In particular, the importance of arbitration has been increasing in such scenarios because of a provision set in the 'new market' rules, a special segment of Brazil's Stock Exchange (B3) with stricter compliance stipulations. All companies must have arbitral clauses in their by-laws providing for all disputes between their shareholders, officers, directors and members of the fiscal board to be resolved by arbitration, administered by the Câmara de Arbitragem do Mercado or Arbitral Chamber of the Market, an arbitral institution which was created solely for this purpose.
Most importantly, the use of a less restrictive dispute resolution method from a procedural standpoint has allowed for the development of a new category of a civil action to recover damages, inspired in the US class actions, in which the minority shareholders may file the civil action against the companies and/or its controlling shareholder.
Given the economic magnitude of these cases, having the companies and/or its controlling shareholders as defendants increases the chances of payment of the minority shareholders, if successful. It also serves as a means of avoiding the need to annul a previous shareholders' meeting that approved the accounts.
Despite being fairly new, Brazil's experience has already quite a few to showcase, of which Petrobras is probably the most prominent case. This state-controlled corporation, was created in 1953 as part of the President Vargas 'the oil is ours' campaign. It suffered a serious impact in its share value due to revelations that its directors and officials were heavily involved in corruption. The announcement of this news, together with the release of fake financial reports, caused a number of investors and minority shareholders to file notices of arbitration against Petrobras, seeking damages due to devaluation of their shares.
It is reported that five arbitral proceedings have been initiated against the company, amounting to billion dollar sums. Moreover, holders of American depositary receipts (ADRs) filed a class action before the US courts. Petrobras argued the existence of a valid and binding arbitration clause, but the US Court of Appeals for the Second Circuit maintained the jurisdiction of the Southern District of New York over the case. The class action was later settled. Another class action was filed before Brazil's courts, but considering the cases have different legal regimes, it was dismissed without prejudice due to the existence of an arbitration clause.
In another case, JBS has also had arbitral proceedings initiated by an association of minority shareholders. The company suffered a massive undertaking in its shares as the result of a leak of a recording by JBS's controlling shareholders, Joesley and Wesley Batista, in which the former President allegedly authorised a bribe to secure the silence of former Speaker of the House, Eduardo Cunha in investigations.
The event represented the worst day for Brazil's stock exchange index in nine years and was immortalised as 'Joesley Day'. Despite of the damage to shareholders, the 2018 Report indicated the company was no longer responding to the two proceedings for the recovery of damages.
Also recently, Vale, who operated a tailings (earth-fill embankment) dam which collapsed in Brumadinho, a city in the State of Minas Gerais, suffered severe losses to its market value and is having to incur massive costs to restore the environment and compensate victims.
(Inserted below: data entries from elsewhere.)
## src/rtl/nid_pkg.sv

```systemverilog
// Package: shared constants and the decoded-code record for the NAND
// geometry probe. Assumes an 8-bit device bus.
package nid_pkg;
    localparam int DQ_W = 8;
    localparam logic [DQ_W-1:0] CMD_IDENTIFY = 8'h90;
    localparam logic [DQ_W-1:0] ADDR_FIRST   = 8'h00;
    localparam int BLK_SHIFT = 9;

    typedef struct packed {
        logic       hit;       // code found in table
        logic       big_page;  // 1: 512-byte pages, 0: 256-byte pages
        logic [5:0] ppb;       // pages per block
        logic [3:0] blk_mult;  // block count >> BLK_SHIFT
    } geo_code_t;
endpackage

```

## src/rtl/nid_bus_cycle.sv

```systemverilog
// Module: runs one byte transfer on the device bus. A write drives the byte
// with the write strobe low for SETUP_CYC cycles and keeps it driven for
// HOLD_CYC cycles after the strobe rises. A read holds the read strobe low
// for SETUP_CYC cycles and samples in the last of them.
// Assumes: go is raised only while idle_o is high; SETUP_CYC, HOLD_CYC >= 1.
module nid_bus_cycle
    import nid_pkg::*;
#(
    parameter int SETUP_CYC = 2,
    parameter int HOLD_CYC  = 1
) (
    input  logic            clk,
    input  logic            rst_n,
    input  logic            go,
    input  logic            is_read,
    input  logic [DQ_W-1:0] wdata,
    input  logic [DQ_W-1:0] dq_i,
    output logic            we_n,
    output logic            re_n,
    output logic            dq_oe,
    output logic [DQ_W-1:0] dq_o,
    output logic [DQ_W-1:0] rdata,
    output logic            fin,
    output logic            idle_o
);
    localparam int MAXC  = (SETUP_CYC > HOLD_CYC) ? SETUP_CYC : HOLD_CYC;
    localparam int CNT_W = $clog2(MAXC + 1);
    localparam logic [CNT_W-1:0] ACT_LAST = CNT_W'(SETUP_CYC - 1);
    localparam logic [CNT_W-1:0] REC_LAST = CNT_W'(HOLD_CYC - 1);

    typedef enum logic [1:0] {PH_IDLE, PH_ACT, PH_REC} phase_t;

    phase_t           phase;
    logic [CNT_W-1:0] cnt;
    logic             rd_mode;
    logic [DQ_W-1:0]  wbyte;

    // Phase sequencing, cycle counting and read capture.
    always_ff @(posedge clk) begin
        if (!rst_n) begin
            phase   <= PH_IDLE;
            cnt     <= '0;
            rd_mode <= 1'b0;
            wbyte   <= '0;
            rdata   <= '0;
        end else begin
            case (phase)
                PH_IDLE: if (go) begin
                    phase   <= PH_ACT;
                    cnt     <= '0;
                    rd_mode <= is_read;
                    wbyte   <= wdata;
                end
                PH_ACT: if (cnt == ACT_LAST) begin
                    phase <= PH_REC;
                    cnt   <= '0;
                    if (rd_mode) rdata <= dq_i;
                end else begin
                    cnt <= cnt + 1'b1;
                end
                PH_REC: if (cnt == REC_LAST) begin
                    phase <= PH_IDLE;
                    cnt   <= '0;
                end else begin
                    cnt <= cnt + 1'b1;
                end
                default: phase <= PH_IDLE;
            endcase
        end
    end

    // Pin and handshake decode from the current phase.
    always_comb begin
        we_n   = !(phase == PH_ACT && !rd_mode);
        re_n   = !(phase == PH_ACT &&  rd_mode);
        dq_oe  = (phase != PH_IDLE) && !rd_mode;
        dq_o   = wbyte;
        fin    = (phase == PH_REC) && (cnt == REC_LAST);
        idle_o = (phase == PH_IDLE);
    end


    strobe_excl_chk: assert property (@(posedge clk) disable iff (!rst_n)
        !(!we_n && !re_n));

    wdata_hold_chk: assert property (@(posedge clk) disable iff (!rst_n)
        (dq_oe && $past(dq_oe)) |-> $stable(dq_o));

    go_when_idle_chk: assert property (@(posedge clk) disable iff (!rst_n)
        go |-> idle_o);
endmodule

```

## src/rtl/nid_code_lookup.sv

```systemverilog
// Module: combinational match of a device code against the seven supported
// parts. Assumes the caller zeroes outputs itself on a miss.
module nid_code_lookup
    import nid_pkg::*;
(
    input  logic [DQ_W-1:0] code,
    output geo_code_t       geo
);
    // Table match: page class, pages per block, block multiplier.
    always_comb begin
        geo = '{hit: 1'b1, big_page: 1'b1, ppb: 6'd16, blk_mult: 4'd1};
        case (code)
            8'hEA: geo.big_page = 1'b0;
            8'hE3, 8'hE5: ;
            8'hE6: geo.blk_mult = 4'd2;
            8'h73: begin geo.ppb = 6'd32; geo.blk_mult = 4'd2; end
            8'h75: begin geo.ppb = 6'd32; geo.blk_mult = 4'd4; end
            8'h76: begin geo.ppb = 6'd32; geo.blk_mult = 4'd8; end
            default: geo = '0;
        endcase
    end
endmodule

```

## src/rtl/nand_id_probe.sv

```systemverilog
// Module: top of the NAND geometry probe. It sequences the command byte, the
// address byte and two reads, decodes the second byte and holds the result.
// Assumes one device on one chip enable and a one-cycle start pulse.
module nand_id_probe
    import nid_pkg::*;
#(
    parameter int SETUP_CYC = 2,
    parameter int HOLD_CYC  = 1
) (
    input  logic        clk,
    input  logic        rst_n,
    input  logic        start_i,
    output logic        ce_n_o,
    output logic        cle_o,
    output logic        ale_o,
    output logic        we_n_o,
    output logic        re_n_o,
    output logic [7:0]  dq_o,
    output logic        dq_oe_o,
    input  logic [7:0]  dq_i,
    output logic        busy_o,
    output logic        done_o,
    output logic        geo_valid_o,
    output logic        id_err_o,
    output logic [9:0]  page_bytes_o,
    output logic [5:0]  pages_per_blk_o,
    output logic [12:0] blk_count_o
);
    typedef enum logic [2:0] {ST_IDLE, ST_CMD, ST_ADR, ST_RD_MK, ST_RD_DEV} st_t;

    st_t             state;
    logic            issued;
    logic            go, is_read, fin, unit_idle;
    logic [DQ_W-1:0] wdata, rbyte;
    geo_code_t       geo;

    // Byte launch control for the current step.
    always_comb begin
        go      = (state != ST_IDLE) && !issued;
        is_read = (state == ST_RD_MK) || (state == ST_RD_DEV);
        wdata   = (state == ST_CMD) ? CMD_IDENTIFY : ADDR_FIRST;
    end

    nid_bus_cycle #(.SETUP_CYC(SETUP_CYC), .HOLD_CYC(HOLD_CYC)) u_cycle (
        .clk(clk), .rst_n(rst_n), .go(go), .is_read(is_read), .wdata(wdata),
        .dq_i(dq_i), .we_n(we_n_o), .re_n(re_n_o), .dq_oe(dq_oe_o),
        .dq_o(dq_o), .rdata(rbyte), .fin(fin), .idle_o(unit_idle)
    );

    nid_code_lookup u_lookup (.code(rbyte), .geo(geo));

    // Probe sequencing and result registers.
    always_ff @(posedge clk) begin
        if (!rst_n) begin
            state           <= ST_IDLE;
            issued          <= 1'b0;
            done_o          <= 1'b0;
            geo_valid_o     <= 1'b0;
            id_err_o        <= 1'b0;
            page_bytes_o    <= '0;
            pages_per_blk_o <= '0;
            blk_count_o     <= '0;
        end else begin
            done_o <= 1'b0;
            if (state == ST_IDLE) begin
                if (start_i) begin
                    state       <= ST_CMD;
                    issued      <= 1'b0;
                    geo_valid_o <= 1'b0;
                    id_err_o    <= 1'b0;
                end
            end else if (fin) begin
                issued <= 1'b0;
                case (state)
                    ST_CMD:   state <= ST_ADR;
                    ST_ADR:   state <= ST_RD_MK;
                    ST_RD_MK: state <= ST_RD_DEV;
                    default: begin
                        state           <= ST_IDLE;
                        done_o          <= 1'b1;
                        geo_valid_o     <= geo.hit;
                        id_err_o        <= !geo.hit;
                        page_bytes_o    <= !geo.hit ? 10'd0 : (geo.big_page ? 10'd512 : 10'd256);
                        pages_per_blk_o <= geo.ppb;
                        blk_count_o     <= 13'(geo.blk_mult) << BLK_SHIFT;
                    end
                endcase
            end else if (go) begin
                issued <= 1'b1;
            end
        end
    end

    // Chip-side control levels follow the step.
    always_comb begin
        ce_n_o = (state == ST_IDLE);
        cle_o  = (state == ST_CMD);
        ale_o  = (state == ST_ADR);
        busy_o = (state != ST_IDLE);
    end


    latch_excl_chk: assert property (@(posedge clk) disable iff (!rst_n)
        !(cle_o && ale_o));

    done_deselect_chk: assert property (@(posedge clk) disable iff (!rst_n)
        done_o |-> (ce_n_o && !busy_o));

    flag_excl_chk: assert property (@(posedge clk) disable iff (!rst_n)
        !(geo_valid_o && id_err_o));

    valid_keep_chk: assert property (@(posedge clk) disable iff (!rst_n)
        (geo_valid_o && !start_i) |=> geo_valid_o);

    done_after_read_chk: assert property (@(posedge clk) disable iff (!rst_n)
        done_o |-> $past(busy_o));
endmodule

```

## config.mk

```make
export PLATFORM = sky130hd
export DESIGN_NAME = nand_id_probe
export DESIGN_NICKNAME = d
export VERILOG_FILES = /design/src/rtl/nid_pkg.sv /design/src/rtl/nid_bus_cycle.sv /design/src/rtl/nid_code_lookup.sv /design/src/rtl/nand_id_probe.sv
export SDC_FILE = /design/constraint.sdc
export NUM_CORES = 1
export LEC_CHECK = 0
export ABC_AREA = 1
export BUFFER_PORTS_ARGS = -buffer_cell sky130_fd_sc_hd__buf_2
export CAP_MARGIN = 20
export CORE_MARGIN = 2
export CORE_UTILIZATION = 49
export CTS_CLUSTER_DIAMETER = 200
export DETAILED_ROUTE_END_ITERATION = 8
export GPL_TIMING_DRIVEN = 0
export PLACE_DENSITY = 0.9
export SLEW_MARGIN = 10
export SYNTH_ARGS = -nofsm -noshare
export SYNTH_HDL_FRONTEND = slang
export SYNTH_SLANG_ARGS = --single-unit
```

## constraint.sdc

```tcl
create_clock -name clk -period 1.65 [get_ports clk]
set_input_delay 0.165 -clock clk [delete_from_list [all_inputs] [get_ports clk]]
set_output_delay 0.165 -clock clk [all_outputs]
set_load 0.01 [all_outputs]
```

==> results of run 1 <==
## per-stage QoR
stage          std cells  hold WS (ps)    util  power, mW
2_1_floorplan        246         309.4       -      1.511
3_3_place_gp         320         434.8  0.6250      1.712
3_5_place_dp         320         441.7  0.6250      1.746
4_1_cts              327         102.4  0.6427      2.176
5_1_grt              327         117.1  0.6427      2.322
6_report             327         111.8  0.6427      2.162
## worst paths after layout
path	to	startpoint
setup / recovery	u_cycle.rdata[3]	u_cycle.phase[1]
hold / removal	u_cycle.rdata[7]	dq_i[7]
setup reg to reg	u_cycle.rdata[3]	u_cycle.phase[1]
hold reg to reg	u_cycle.rdata[5]	u_cycle.rdata[5]
## per-layer routing
| metal | wire [um] | GRT usage |
|---|---|---|
| met1 | 1336 | 0.2000 |
| met2 | 1694 | 0.3368 |
| met3 | 193 | 0.06418 |
| met4 | 51 | 0.07903 |
| met5 | 0 | 0 |
## area by class of cell
| type | count | area share |
|---|---|---|
| buffer | 32 | 0.1173 |
| clock buffer | 7 | 0.02760 |
| inverter | 30 | 0.05709 |
| multi-input combinational | 155 | 0.4040 |
| sequential | 29 | 0.2911 |
| tap | 44 | 0.02760 |
| timing repair buffer | 30 | 0.07528 |
## state kept, by name, summed over array words and instances, names as in the netlist
signal	count
u_cycle.rdata	8
blk_count_o	4
state	3
page_bytes_o	2
pages_per_blk_o	2
u_cycle.cnt	2
u_cycle.phase	2
done_o	1
geo_valid_o	1
id_err_o	1
issued	1
u_cycle.dq_o	1
u_cycle.rd_mode	1
## power breakdown
group          total (mW)  internal (mW)  switching (mW)
clock network       0.431          0.201           0.230
registers           0.865          0.789          0.0762
logic               0.866          0.336           0.530
## cell usage in the layout (no fill, tap or decap), types with 2 or more instances in the layout
master and n:
clkbuf_1 3, conb_1 27, buf_4 28, nor2_1 15
buf_2 31, nand2_1 33, inv_2 4, o21ai_0 20
dfxtp_1 29, nor2_4 2, a21oi_1 18, ha_1 6
nand2_2 4, nor3_1 3, nor2_2 2, o21ai_2 2
inv_1 25, nand3_1 8, clkbuf_4 5, o211ai_1 2
nand2_4 2
## worst max-delay path, stage by stage (launching register included)
cell and delay (ps):
dfxtp_1 340, inv_1 90, ha_1 270, nand3_1 240, buf_2 250, o21ai_0 150, a21oi_1 50
## cells by family (layout without fill, tap and decap cells)
group                      after synthesis  count (layout)
and+or+nand+nor                         72              72
buffers and inverters                   62              99
AOI/OAI and AO/OA                       50              50
DFF                                     29              29
adders and majority gates                6               6
other                                    1              27
==> results.cfg, run 1 <==
[drt]
num_vias = 1455
drt_wl_total_um = 3274
wire_per_inst_um = 10.01
via_per_inst = 4.450
first_pass_iters = 5
drc = 0
drtIter0Drc = 48
ant_nets = 0

[setup_path]
crit_type = reg2reg
crit_arrival_ps = 1710
setup.worst_path.end_class = flop
r2r_cells = 6
worstPathMaxFanout = 10
start_kind = flop
reg2reg_slack_ps = 160
required_ps = 1870

[timing]
finalClockSkew_ps = 6.410
hold_viol_final = 0
setup_slack_ps = 160.7
fmax_mhz = 671.5
finalSetupTns_ps = 0
slew_viol_final = 0
min_period_over_period = 0.9026
fin_crit_ps = 1489
rsz0062_at_grt = false
setup_viol = 0

[global_route]
grt_first_pass_wirelength_um = 5133
grt.overflow.total = 0
grt_use_total = 0.1878
grt_pass1_vias = 1253
grt_max_degree = 11
antenna_found_initial = 0

[power_and_ir_drop]
leakage_nw = 1.014
powerDensity_nw_per_um2 = 1084
max-vdd-ir-drop_mv = 0.6022

[placed_design]
dp_slack_ps = 219.1
portBuffers = 30
gp_congestion = 0.8428
dpl_cell_area_um2 = 1939
detailedPlacementHpwl_um = 2608

[synth]
yosysMostFrequentCell = nand2_1
synth_xor_area_frac = 0
synth_simple_gate_area_frac = 0.2110
synth_area_leaders = dfxtp_1 (35%), buf_4 (13%), nand2_1 (7.6%), o21ai_0 (6.1%), inv_1 (5.7%)
synth_area_um2 = 1637
syn_inst = 220
ys.flop_type = dfxtp_1
synthArstFlopShare = 0
synth_top_family_by_area = buffers and inverters
ys_warn_count = 0
synth.distinct_cells = 33
synth_top_area_share = 0.3547
synth_commonest_cells = nand2_1 (33), dfxtp_1 (29), buf_4 (28)
synth_mux_area_frac = 0
ys_seq_area_frac = 0.3547
ys_ff_latch = 29
synthAdderAreaFrac = 0.04587
synth_edf_count = 0
syn_avg_cell_area_um2 = 7.439
synth_top_area_cell = dfxtp_1
synth_compound_area_frac = 0.1735

[clock_tree]
htree_levels = 2
clk-insertion-delay-late_ps = 330
cts_max_path_buffers = 2
cts.clk_slew.worst_paths_ps = 90
clock-sinks = 29
post-cts-setup-buffers = 0
cts_resized = 0
cts_root_buffer = clkbuf_4
cts_hold_buf = 0
cts_tree = built
cts_buffers = 5

[layout]
antenna_cells = 0
fillers = 291
final_layout_size_suffix_gt1_frac = 0.3039
syn2layout_area_growth_pct = 21.87
multiInputGateArea_um2 = 805.8
fin_area_um2 = 1994
nets = 300
ff_latch_area_um2 = 580.6

[die]
boundaryPins = 58
die_area_um2 = 3818
die_y_um = 61.79
core_um2 = 3103
die_x_um = 61.79
num_rows = 20
initial_utilization = 0.5274

[outcome]
status = finished, final reports clean

[worst_hold_path]
holdPathStages = 3
hp-class = in2reg

[job]
drv_cap = 0
Power figures use the tool's default switching activity.
==> inputs of run 2 (changes only) <==
--- a/config.mk
+++ b/config.mk
@@ -5,11 +5,10 @@
 export SDC_FILE = /design/constraint.sdc
 export NUM_CORES = 1
 export LEC_CHECK = 0
-export ABC_AREA = 1
 export BUFFER_PORTS_ARGS = -buffer_cell sky130_fd_sc_hd__buf_2
 export CAP_MARGIN = 20
 export CORE_MARGIN = 2
-export CORE_UTILIZATION = 49
+export CORE_UTILIZATION = 50
 export CTS_CLUSTER_DIAMETER = 200
 export DETAILED_ROUTE_END_ITERATION = 8
 export GPL_TIMING_DRIVEN = 0
==> run 2 against run 1 <==
  * Core utilization is 1.4 points lower
  * Sequential share of layout area decreased by 1.4 points
  * Total power shrank 25%
  * Largest power group is now registers
  * Final cell count shrank 6.7%
==> results.cfg, run 2 <==
[drt]
num_vias = 1395
first_pass_iters = 4
drc = 0
wl_met2_um = 1554
met3WireLength_um = 185
drtIter0Drc = 38
drt-met1-wl_um = 1379
ant_nets = 0
wire_per_inst_um = 10.38
drt_wl_total_um = 3167
maxUsedRoutingLayer = met4
via_per_inst = 4.574

[layout]
nets = 276
largest_register_ffs = 8
reg_top3 = u_cycle.rdata: 8 flops, blk_count_o: 4 flops, state: 3 flops
antenna_cells = 0
mostFrequentLayoutCells = buf_4 (30), dfxtp_1 (29), buf_2 (29), conb_1 (27), nor2b_1 (20)
layout_commonest_cell = buf_4
syn2layout_area_growth_pct = 21.36
top_register = u_cycle.rdata
final_layout_size_suffix_gt1_frac = 0.3012

[synth]
ys_ff_latch = 29
yosysMostFrequentCell = buf_4
ys.flop_type = dfxtp_1
synth_top_area_cell = dfxtp_1
synth_area_leaders = dfxtp_1 (34%), buf_4 (13%), nor2b_1 (7.2%), mux2i_1 (6.4%), ha_1 (4.3%)
ys_warn_count = 0
synthArstFlopShare = 0
synth_area_um2 = 1728
synth_commonest_cells = buf_4 (30), dfxtp_1 (29), nor2b_1 (20)
synth_edf_count = 0
syn_avg_cell_area_um2 = 8.771
ys_seq_area_frac = 0.3360
synth_top_area_share = 0.3360
synth.distinct_cells = 44
syn_inst = 197

[setup_path]
crit_type = reg2out
critical-path-max-stage-delay_ps = 380
critPathSlowestCell = dfxtp_1
required_ps = 1480
crit_chain = inv_1 > ha_1 > nor2_1 > buf_2
path_depth = 4
start_kind = flop
r2r_cells = 6
crit_arrival_ps = 1340
setup.worst_path.end_class = output pin
path_buf_inv = 2
critPathTopFamily = flip-flops
worstPathMaxFanout = 8

[placed_design]
gp_congestion = 0.8084
portBuffers = 29
detailedPlacementHpwl_um = 2490

[die]
boundaryPins = 58
die_x_um = 62.79
die_y_um = 62.79
initial_utilization = 0.5178
num_rows = 21
core_um2 = 3337
die_area_um2 = 3942

[timing]
slew_viol_final = 0
fin_crit_ps = 1507
hold_viol_final = 0
fmax_mhz = 663.6
finalSetupTns_ps = 0
min_period_over_period = 0.9133
setup_viol = 0
finalClockSkew_ps = 15.58
hold_ws_ps = 100.9

[clock_tree]
cts_tree = built
clk-insertion-delay-late_ps = 330
clock-sinks = 29
cts_root_buffer = clkbuf_4
cts_buffers = 5
cts.clk_slew.worst_paths_ps = 100
cts_max_path_buffers = 2
post-cts-setup-buffers = 0
htree_levels = 2

[global_route]
antenna_found_initial = 0
grt_pass1_vias = 1177
grt.overflow.total = 0
grt_max_degree = 11
grt_use_total = 0.1630
grt_first_pass_wirelength_um = 5050

[power_and_ir_drop]
leakage_nw = 1.001
powerDensity_nw_per_um2 = 774.6
max-vdd-ir-drop_mv = 0.5510

[job]
drv_cap = 0

[outcome]
status = finished, final reports clean

[worst_hold_path]
hp-class = in2reg
holdPathStages = 3
run 2: changes by cell type after synthesis, sizes merged, moves of 5 or more:
cell | previous run | this run
nand2 | 39 | 14
nor2b | 0 | 20
inv | 29 | 10
o21ai | 23 | 8
a21oi | 18 | 7
mux2i | 0 | 11
nor2 | 19 | 9
a21boi | 0 | 5
nand3 | 9 | 4
run 2: logic make-up (layout without fill, tap and decap cells):
| group | Yosys count | after routing | share of synthesized area |
|---|---|---|---|
| muxes | 11 | 11 | 0.06372 |
| DFF | 29 | 29 | 0.3360 |
| other | 1 | 27 | 0.002170 |
| and+or+nand+nor | 68 | 68 | 0.2281 |
| xor gates and xnor gates | 1 | 1 | 0.005070 |
| adders and majority gates | 6 | 6 | 0.04345 |
| AOI/OAI and AO/OA | 35 | 35 | 0.1426 |
| buffers and inverters | 46 | 82 | 0.1789 |
run 2: through the flow:
| step | instances | power, mW | utilization | area (um^2) | setup WS, ps |
|---|---|---|---|---|---|
| global route | 305 | 1.716 | 0.6284 | 2097 | -6.292 |
| finish | 305 | 1.624 | 0.6284 | 2097 | 143.0 |
| floorplan | 223 | 1.108 | - | 1826 | 230.6 |
| detailed placement | 298 | 1.204 | 0.6078 | 2028 | 26.11 |
| global placement | 298 | 1.190 | 0.6078 | 2028 | 56.01 |
| CTS | 305 | 1.628 | 0.6243 | 2083 | 1.003 |
run 2: where the power goes:
| group | leakage (nW) | switching [mW] | internal [mW] | total (mW) |
|---|---|---|---|---|
| combinational | 0.736 | 0.243 | 0.208 | 0.450 |
| clock | 0.0314 | 0.231 | 0.201 | 0.432 |
| sequential | 0.234 | 0.0184 | 0.723 | 0.742 |
run 2: layer usage:
| layer | vias to the layer above | global-route usage |
|---|---|---|
| li1 | 739 | - |
| met1 | 607 | 0.1869 |
| met2 | 43 | 0.2849 |
| met3 | 6 | 0.04505 |
| met4 | 0 | 0.06667 |
| met5 | - | 0 |
run 2: worst min-delay path, delay by kind of cell:
family,cells,cell delay [ps]
muxes,1,50
and+or+nand+nor,1,90
buffers and inverters,1,80
run 2: timing repair:
| action | in CTS | in global routing |
|---|---|---|
| endpoints found under the setup margin | 0 | 11 |
| resized for setup | 0 | 3 |
| hold buffers | 0 | 0 |
run 2: cell type report:
| cell class | instances | area [um^2] |
|---|---|---|
| repair buffers | 29 | 145.1 |
| well taps | 46 | 57.56 |
| fillers | 312 | 1240 |
| flip-flops and latches | 29 | 580.6 |
| multi-input cells | 148 | 949.7 |
| clock buffers | 7 | 55.05 |
| inverters | 10 | 37.54 |
| plain buffers | 36 | 271.5 |
run 2: worst paths after layout:
path | start | endpoint | slack [ps]
setup / recovery | u_cycle.phase[0] | dq_oe_o | 140
hold / removal | dq_i[1] | u_cycle.rdata[1] | 100
setup reg to reg | u_cycle.cnt[0] | blk_count_o[11] | 140
hold reg to reg | pages_per_blk_o[4] | pages_per_blk_o[4] | 460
In light of this, investors initiated proceedings against the company alleging the lack of information on the risk of the dam collapsing.
Use of arbitration involving state-controlled entities
Extra caution should be taken regarding the binding effect of arbitration clauses to such parties if the controlling shareholder is a state-controlled entity. Such entities would include the federal government, state government or the federal district, which comprise the 'direct administration', or a state-controlled company or bank, which form part of the 'indirect administration'.
From an historical perspective, the public administration's participation in arbitral proceedings was first accepted by the Federal Supreme Court (STF) in the Lage case, in 1973. However, considering that at the time, Brazil had yet to enact arbitration legislation, which only took place 23 years later, on 23 September 1996, with Federal Law No 9,307 (BAA) and was caught afterwards in a discussion on the constitutionality of the BAA, which was only resolved by the Federal Supreme Court in 2001, the debate was long postponed.
After establishing a legal framework and the constitutionality of arbitration, the possibility of its use by state-controlled entities was once again ascertained in the Copel case. The Federal Government's Tribunal of Accounts (TCU), however, considered that the absence of legal authorisation impeded public officials to include arbitral clauses in contracts. For this reason, in 2015, the BAA was amended by Federal Law No 13,129/15 specifically to mention that the public administration may use arbitration to resolve disputes concerning economic and disposable matters. The legal provisions authorising arbitration by the public administration were further expanded by decrees enacted by the Federal Government and some states which specified some aspects of arbitral clauses and proceedings in greater detail, such as the seat of arbitration, applicable law, advancement of costs, publicity of proceedings, inter alia, which are expected to facilitate and encourage public officials to choose arbitration.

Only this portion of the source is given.